→ **Exercise material**:
### src/rtl/srlvec_fifo_ctrl_if.sv
// Valid/ready stream bundle around the SRL-backed FIFO: write side (s_*) and read side (m_*).
// The FIFO uses the slave modport; the producer/consumer environment uses master.
interface srlvec_fifo_ctrl_if #(
    parameter int NBITS = 8
);
    logic [NBITS-1:0] s_tdata;
    logic             s_tvalid;
    logic             s_tready;
    logic [NBITS-1:0] m_tdata;
    logic             m_tvalid;
    logic             m_tready;

    modport slave (
        input  s_tdata, s_tvalid, m_tready,
        output s_tready, m_tdata, m_tvalid
    );

    modport master (
        output s_tdata, s_tvalid, m_tready,
        input  s_tready, m_tdata, m_tvalid
    );
endinterface

### src/rtl/srlvec_fifo_ctrl.sv
// First-word-fall-through FIFO control around an external srlvec shift register.
// The SRL holds only data; pointer, occupancy and the registered output stage live here.
module srlvec_fifo_ctrl #(
    parameter int    NBITS     = 8,
    parameter string USE_SRL16 = "TRUE",
    localparam int   ADDR_BITS = (USE_SRL16 == "TRUE") ? 4 : 5
) (
    input  logic                 clk,
    input  logic                 rst,
    srlvec_fifo_ctrl_if.slave    bus,
    output logic [ADDR_BITS:0]   count,
    output logic                 srl_ce,
    output logic [NBITS-1:0]     srl_din,
    output logic [ADDR_BITS-1:0] srl_a,
    input  logic [NBITS-1:0]     srl_dout
);
    localparam int                   DEPTH    = 1 << ADDR_BITS;
    localparam int                   CW       = ADDR_BITS + 1;
    localparam logic [ADDR_BITS-1:0] PTR_LAST = ADDR_BITS'(DEPTH - 1);

    logic [ADDR_BITS-1:0] ptr_reg, ptr_next;
    logic                 srl_empty_reg, srl_empty_next;
    logic                 m_tvalid_reg, m_tvalid_next;
    logic [NBITS-1:0]     m_tdata_reg, m_tdata_next;
    logic [CW-1:0]        count_reg, count_next;

    logic srl_full;
    logic wr;
    logic ld;
    logic rd;

    // s_tready depends only on registered state, so a same-cycle read at full cannot open it.
    assign srl_full     = !srl_empty_reg && (ptr_reg == PTR_LAST);
    assign bus.s_tready = !srl_full;
    assign wr           = bus.s_tvalid && !srl_full;
    assign ld           = !srl_empty_reg && (!m_tvalid_reg || bus.m_tready);
    assign rd           = m_tvalid_reg && bus.m_tready;

    assign srl_ce       = wr;
    assign srl_din      = bus.s_tdata;
    assign srl_a        = ptr_reg;
    assign bus.m_tvalid = m_tvalid_reg;
    assign bus.m_tdata  = m_tdata_reg;
    assign count        = count_reg;

    always_comb begin
        ptr_next       = ptr_reg;
        srl_empty_next = srl_empty_reg;
        // On simultaneous write and load the shift moves the next-oldest entry onto ptr.
        if (wr && !ld) begin
            if (srl_empty_reg) begin
                srl_empty_next = 1'b0;
            end else begin
                ptr_next = ptr_reg + ADDR_BITS'(1);
            end
        end else if (ld && !wr) begin
            if (ptr_reg == '0) begin
                srl_empty_next = 1'b1;
            end else begin
                ptr_next = ptr_reg - ADDR_BITS'(1);
            end
        end
    end

    always_comb begin
        m_tvalid_next = m_tvalid_reg;
        m_tdata_next  = m_tdata_reg;
        if (ld) begin
            m_tvalid_next = 1'b1;
            m_tdata_next  = srl_dout;
        end else if (bus.m_tready) begin
            m_tvalid_next = 1'b0;
        end
        count_next = count_reg + CW'(wr) - CW'(rd);
    end

    always_ff @(posedge clk or posedge rst) begin
        if (rst) begin
            ptr_reg       <= '0;
            srl_empty_reg <= 1'b1;
            m_tvalid_reg  <= 1'b0;
            m_tdata_reg   <= '0;
            count_reg     <= '0;
        end else begin
            ptr_reg       <= ptr_next;
            srl_empty_reg <= srl_empty_next;
            m_tvalid_reg  <= m_tvalid_next;
            m_tdata_reg   <= m_tdata_next;
            count_reg     <= count_next;
        end
    end
endmodule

→ **Description of the task**:
Work out, please, how many lines above contain "else"; answer only with the number.

→ **Answer space**:
5